Cutting down on injuries in the lab

Passing on our skills and knowledge to ensure that our students will go on to introduce good and safe practices into their own future working environments.

Valerie receiving her award.

In my role as Biology Teaching Specialist, I work with a small technical team to support the academic staff in the School of Biology within the Faculty of Biological Sciences. We deliver undergraduate practical classes across all biology programme areas and by developing procedures, help to enhance the student experience and improve health and safety in the laboratory. We hope that by passing on our skills and knowledge, we can ensure that many of our students will go on to introduce good and safe practices into their own future working environments.

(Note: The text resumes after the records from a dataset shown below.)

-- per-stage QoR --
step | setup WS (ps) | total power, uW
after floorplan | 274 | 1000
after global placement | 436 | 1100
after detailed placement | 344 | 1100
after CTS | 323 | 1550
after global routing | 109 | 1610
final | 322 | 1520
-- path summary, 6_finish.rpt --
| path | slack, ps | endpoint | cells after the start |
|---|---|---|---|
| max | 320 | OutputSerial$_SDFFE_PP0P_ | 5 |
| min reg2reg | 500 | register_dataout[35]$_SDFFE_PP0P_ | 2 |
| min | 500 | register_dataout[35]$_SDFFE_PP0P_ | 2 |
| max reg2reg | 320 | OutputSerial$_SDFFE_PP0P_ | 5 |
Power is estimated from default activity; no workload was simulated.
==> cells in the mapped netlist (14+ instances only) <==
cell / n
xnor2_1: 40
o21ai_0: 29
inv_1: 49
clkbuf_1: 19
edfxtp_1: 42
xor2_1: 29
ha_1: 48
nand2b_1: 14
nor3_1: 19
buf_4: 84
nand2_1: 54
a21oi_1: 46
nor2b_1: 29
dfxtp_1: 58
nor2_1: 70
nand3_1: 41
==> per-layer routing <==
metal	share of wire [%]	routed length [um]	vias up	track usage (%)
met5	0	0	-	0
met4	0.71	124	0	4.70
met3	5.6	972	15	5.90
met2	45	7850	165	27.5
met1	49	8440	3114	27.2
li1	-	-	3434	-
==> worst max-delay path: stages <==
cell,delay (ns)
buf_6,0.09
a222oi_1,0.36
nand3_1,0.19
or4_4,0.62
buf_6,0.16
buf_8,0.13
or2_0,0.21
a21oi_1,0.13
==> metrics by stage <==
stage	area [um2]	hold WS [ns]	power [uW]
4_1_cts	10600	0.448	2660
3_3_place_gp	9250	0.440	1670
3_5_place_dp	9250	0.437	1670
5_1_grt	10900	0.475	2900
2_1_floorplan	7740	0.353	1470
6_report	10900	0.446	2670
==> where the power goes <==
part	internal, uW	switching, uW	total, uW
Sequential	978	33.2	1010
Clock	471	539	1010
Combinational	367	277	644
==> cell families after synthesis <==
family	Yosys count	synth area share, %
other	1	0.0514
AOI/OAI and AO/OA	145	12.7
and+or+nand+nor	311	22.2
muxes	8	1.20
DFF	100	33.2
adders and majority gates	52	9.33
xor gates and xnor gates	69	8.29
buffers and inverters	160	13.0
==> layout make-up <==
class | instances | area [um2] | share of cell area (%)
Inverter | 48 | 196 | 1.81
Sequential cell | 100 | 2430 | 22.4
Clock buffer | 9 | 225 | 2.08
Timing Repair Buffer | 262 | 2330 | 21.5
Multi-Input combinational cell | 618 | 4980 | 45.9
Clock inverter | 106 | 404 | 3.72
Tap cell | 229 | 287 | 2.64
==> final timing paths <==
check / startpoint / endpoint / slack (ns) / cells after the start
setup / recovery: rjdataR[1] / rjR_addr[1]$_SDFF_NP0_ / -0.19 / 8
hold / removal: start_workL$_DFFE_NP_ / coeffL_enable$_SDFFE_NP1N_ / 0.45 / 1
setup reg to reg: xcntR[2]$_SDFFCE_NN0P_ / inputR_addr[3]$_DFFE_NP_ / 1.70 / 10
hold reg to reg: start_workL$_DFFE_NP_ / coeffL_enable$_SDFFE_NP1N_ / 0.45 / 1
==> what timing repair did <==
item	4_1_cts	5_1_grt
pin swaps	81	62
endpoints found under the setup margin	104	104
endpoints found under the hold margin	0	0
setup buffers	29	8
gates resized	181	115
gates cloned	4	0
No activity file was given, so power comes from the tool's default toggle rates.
===== design/flow/config.mk =====
export PLATFORM = sky130hd
export DESIGN_NAME = shifter
export DESIGN_NICKNAME = shifter
export VERILOG_FILES = /design/flow/design.v
export SDC_FILE = /design/flow/constraint.sdc
export NUM_CORES = 4
export LEC_CHECK = 1
export CORE_AREA = 10 10 112 112
export DIE_AREA = 0 0 122 122

===== design/flow/constraint.sdc =====
current_design shifter

set clk_period 3.3
set clk_io_pct 0.2

create_clock -name clk0 -period $clk_period [get_ports {sclk}]

set non_clock_inputs [all_inputs -no_clocks]
set_input_delay [expr $clk_period * $clk_io_pct] -clock clk0 $non_clock_inputs
set_output_delay [expr $clk_period * $clk_io_pct] -clock clk0 [all_outputs]
### config.mk
export PLATFORM = sky130hd
export DESIGN_NAME = Program_counter
export DESIGN_NICKNAME = Program_counter
export VERILOG_FILES = /design/flow/design.v
export SDC_FILE = /design/flow/constraint.sdc
export NUM_CORES = 4
export LEC_CHECK = 1
export CORE_AREA = 10 10 82 82
export DIE_AREA = 0 0 92 92
### constraint.sdc
current_design Program_counter

set clk_period 1.0
set clk_io_pct 0.2

create_clock -name clk0 -period $clk_period [get_ports {clk}]

set non_clock_inputs [all_inputs -no_clocks]
set_input_delay [expr $clk_period * $clk_io_pct] -clock clk0 $non_clock_inputs
set_output_delay [expr $clk_period * $clk_io_pct] -clock clk0 [all_outputs]
### design.v
module Program_counter(clk,reset,PC_in,PC_out);
input clk,reset;  	 
input [31:0] PC_in; 	 
output reg [31:0] PC_out;	 
always @ (posedge clk)	 
begin
if (reset)
PC_out <= 32'h00000000;	 
else
PC_out <= PC_in;	 
end
endmodule 
### run.sh
#!/bin/bash
# OpenROAD 26Q1-2900-gdf79404cd8, Yosys 0.63+post, stock flow scripts
make -C /OpenROAD-flow-scripts/flow DESIGN_CONFIG=/design/flow/config.mk WORK_HOME=/design/flow/orfs finish
==> design/flow/design.v <==
module ALU (A,B,ALUControl_in,zero, ALU_Result);
input [31:0] A,B;		 
input [3:0] ALUControl_in; 	 
output reg [31:0] ALU_Result;	 
output reg zero;		 
always @ (*)			 
begin
case (ALUControl_in)
4'b0000 : begin 
zero <= 0; 			 
ALU_Result <= A & B;		 
end
4'b0001 : begin 
zero <= 0; 			 
ALU_Result <= A | B;		 
end
4'b0010 : begin 
zero <= (A + B == 0) ? 1 : 0; 	 
ALU_Result <= A + B;		 
end
4'b0110 : begin 
zero <= (A - B == 0) ? 1 : 0; 	 
ALU_Result <= A - B;		 
end
default: begin
zero <= 0;
ALU_Result <= 0; 		 
end
endcase
end
endmodule
==> design/flow/run.sh <==
#!/bin/bash
# OpenROAD 26Q1-2900-gdf79404cd8, Yosys 0.63+post, stock flow scripts
make -C /OpenROAD-flow-scripts/flow DESIGN_CONFIG=/design/flow/config.mk WORK_HOME=/design/flow/orfs finish
==> design/flow/config.mk <==
export PLATFORM = sky130hd
export DESIGN_NAME = ALU
export DESIGN_NICKNAME = ALU
export VERILOG_FILES = /design/flow/design.v
export SDC_FILE = /design/flow/constraint.sdc
export NUM_CORES = 4
export LEC_CHECK = 1
export CORE_UTILIZATION = 30
==> design/flow/constraint.sdc <==
current_design ALU

set clk_period 40.1
set clk_io_pct 0.2

create_clock -name clk0 -period $clk_period

set non_clock_inputs [all_inputs -no_clocks]
set_input_delay [expr $clk_period * $clk_io_pct] -clock clk0 $non_clock_inputs
set_output_delay [expr $clk_period * $clk_io_pct] -clock clk0 [all_outputs]
==> GITHUB_STEP_SUMMARY <==
### Metrics collected by this job

| Metric | Value |
|---|---|
| Post-synth seq share | `0` |
| Ports | `101` |
| Chip Height | `132 um` |
| Pin count of the biggest net entering global routing | `39` |
| Status | `complete, no violations` |
| Flip-flops | `0` |
| VDD IR-drop max | `0.00000633 V` |
| Crit Path Category | `primary input to output port` |
| Compound Share, Synth | `0.313` |
| Gate power share | `1.000` |
| Int Pwr | `39.9 uW` |
| Fa+ha+maj area frac | `0.241` |
| Starting Density | `0.308` |
| CP peak stage delay | `0.91 ns` |
| Syn Area/Cell | `6.55 um2` |
| Final WS setup | `18.88 ns` |
| Synth Instances | `779` |
| Number of antenna-violating nets in the routed design | `0` |
| Final WL | `17.3 mm` |
| Top cell area share | `0.233` |
| CTS resizes | `0` |
| Startpoint type of the worst setup path | `primary input` |
| Critical path peak fanout | `8` |
| Drt first pass iters | `5` |
| Detailed Place HPWL | `14.0 mm` |
| Setup crit end kind | `output port` |
| Area Overhead vs Synth | `22.5%` |
| GP Congestion | `0.957` |
| Post-synthesis cell count from yosys | `779` |
| Post-layout utilization of the core | `0.377` |
| Grt ovf | `0` |
| Slew @ Worst Pin | `0.959 ns` |
| I/O Buffers | `101` |
| Main logic family | `AND-OR/OR-AND gates` |
| Area fraction in xor and xnor cells | `0.112` |
| CP Cell Sequence | `clkdlybuf4s50_1 -> inv_1 -> ha_1 -> inv_1 -> a21oi_1 -> o31a_1 -> o22ai_1 -> o41ai_1 -> o21ai_1 -> o41ai_2 -> o21ai_1 -> a21oi_1 -> xor2_1 -> o41ai_1 -> clkdlybuf4s50_1` |
| Switch share | `0.573` |
| Delay-heaviest family, CP | `AND-OR/OR-AND gates` |
| Hold Path Cell Cnt | `5` |
| Row Count | `47` |
| Vias in the first global route | `5453` |
| Die Wd | `132 um` |
| Chip area | `0.0175 mm2` |
| Arrival time worst endpoint | `13.20 ns` |
| Minimum clock period | `21.22 ns` |
| Final hold vios | `0` |
| Simple-Gate Fraction of Synth Area | `0.213` |
| Via count | `5604` |
| Core Area | `0.0166 mm2` |
| Top cells by area | `ha_1 23%, xnor2_1 9.6%, inv_1 6.9%, a21oi_1 6.9%, nor2_1 5.7%` |
| Buf+Inv Stages, Crit Path | `4` |
| Stages on worst setup path | `15` |
| N_diodes | `0` |
| Clock buffers | `0` |
| Initial antenna violation count | `0` |
| DP Worst Slack | `18.97 ns` |
| Register area | `0 um2` |
| RSZ-0062 raised after global routing | `false` |
| Postcts setup bufs | `0` |
| HP Class | `primary input to output port` |
| Setup TNS | `0 ns` |
| Req. time, crit path | `32.08 ns` |
| Cell Type Count | `66` |
| Setup-failing EPs final | `0` |
| Share of cells above drive strength 1 | `0.0202` |
| Pwr Density | `15.0 mW/mm2` |
| Vias per std cell | `5.28` |
| Count of hold buffers inserted by post-cts repair | `0` |
| Max Fclk | `47.1 MHz` |
| Global-route usage over all layers | `0.199` |
| Drt initial violations | `484` |
| Relative slew slack | `0.352` |
| Sequential share of power | `0` |
| DR DRC count | `0` |
| Lkg Pwr | `2.71 nW` |
| Max-slew violation count | `0` |
| Log Warnings | `95` |
| Cycle use final | `0.529` |
| DR WL/cell | `16.3 um` |
| Slowest CP cell | `o41ai_1` |
| MUX area fraction | `0.0137` |
| First-pass GRT wire length | `28.4 mm` |
| Net switching power | `53.7 uW` |
| Clk pwr share | `0` |
| Max-cap violations | `0` |
| Hold Slack | `17.21 ns` |
| Largest area contributor in the netlist | `ha_1` |
| Synth warnings | `1` |
| Syn Std Cell Area | `0.00510 mm2` |
| Yosys chip area | `0.00510 mm2` |
power groups by stage:
stage	Clock [mW]	Sequential (mW)	Combinational (mW)
global route	0	0	0.104
finish	0	0	0.0936
CTS	0	0	0.0931
cell type report:
class              instances  area [um2]
inverters                 99         372
fillers                 1798       10300
multi-input cells        637        4550
repair buffers           106        1050
well taps                220         275
final timing paths:
path	startpoint	end	slack [ns]
max	A[2]	zero	18.88
min	B[5]	ALU_Result[5]	17.21
through the flow:
step,area (um2),power [mW],cells
2_1_floorplan,5100,0.0620,779
3_3_place_gp,6250,0.0934,1062
3_5_place_dp,6250,0.0924,1062
4_1_cts,6250,0.0931,1062
5_1_grt,6250,0.104,1062
6_report,6250,0.0936,1062
cell families after synthesis:
group | after synthesis
AND-OR/OR-AND | 232
buffers and inverters | 142
multiplexers | 7
AND/OR/NAND/NOR | 236
adder cells (fa/ha/maj) | 97
XOR/XNOR | 65
synth_stat cells (all sizes together) (2+ instances only):
cell type  count
a2111oi        3
a211o          3
a211oi         5
a21o          12
a21oi         71
a221o          5
a221oi         2
a311o          2
a31o           5
a31oi         12
and3           4
buf           18
clkbuf        25
fa             2
ha            95
inv           98
mux2i          7
nand2         76
nand2b         5
nand3          8
nand4         10
nor2          77
nor2b         11
nor3          16
nor3b          2
nor4          13
o2111ai        5
o211ai         7
o21a           2
o21ai         30
o21ba          2
o21bai         7
o221ai        29
o22ai          2
o311ai         3
o31a           4
o31ai          9
o41ai          5
or2            3
or3            2
or4            3
xnor2         56
xor2           9
metal layers:
metal | up-vias | share of wire | global-route usage
met3 | 20 | 0.050 | 0.0157
met4 | 0 | 0.015 | 0.0294
met2 | 158 | 0.45 | 0.321
li1 | 2880 | - | -
met5 | - | 0 | 0
met1 | 2546 | 0.48 | 0.295
layout by cell type (no fill, tap or decap), types with 7 or more instances in the layout:
| cell | count |
|---|---|
| ha_1 | 95 |
| mux2i_1 | 7 |
| a31oi_1 | 12 |
| nand2_1 | 76 |
| a21o_1 | 12 |
| o21bai_1 | 7 |
| o211ai_1 | 7 |
| nand3_1 | 8 |
| o21ai_0 | 26 |
| nor2b_1 | 11 |
| o221ai_1 | 29 |
| xor2_1 | 9 |
| o31ai_1 | 9 |
| nor3_1 | 16 |
| nor4_1 | 12 |
| xnor2_1 | 56 |
| nor2_1 | 77 |
| nand4_1 | 10 |
| clkdlybuf4s50_1 | 101 |
| inv_1 | 94 |
| a21oi_1 | 70 |
Power and IR drop assume default switching activity.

As part of the module on animal physiology, all students have the opportunity to dissect a chicken, in order to get experience at dissection and to gain knowledge of the anatomy of a bird.  Currently, the students watch a video of a dissection, which they then follow in short sections. Initially, we found that despite giving instructions on the safest way to use dissecting instruments, there were a number of scalpel cuts to fingers. In one year alone, across two sessions totalling 170 students we attended to 16 incidents. Apart from the health and safety issues, this was disruptive to the practical as staff were taken out to deal with injuries.

Cartoon showing students using large knives.
Weapon of mass evisceration! by Andrew West

In 2015, together with Amy Taylor, the academic running these practical classes, the technical team determined to review the procedures to reduce scalpel cuts. There are parts of the dissection which do not require use of a scalpel and students were shown alternative ways to access the organs of the chicken without the need for sharp instruments. Where this could not be avoided, techniques were demonstrated and we emphasised the need for extra care. By a combination of continuous engagement and demonstration of safe practices from staff and demonstrators, we reduced the number of cuts from 16 to two.

Paul Beal, our Faculty Safety Manager, nominated our team for the annual Vice-Chancellor’s Awards for Health and Safety and we were delighted that Sir Alan chose to identify our achievement with his own special award. 

I am personally particularly pleased that a team of technicians in the Teaching Labs had been recognised for our contribution to the well-being of our undergraduate students. I'm also happy to announce that in February 2016, we again ran this dissection practical and were able to report that there were no injuries at all over two sessions.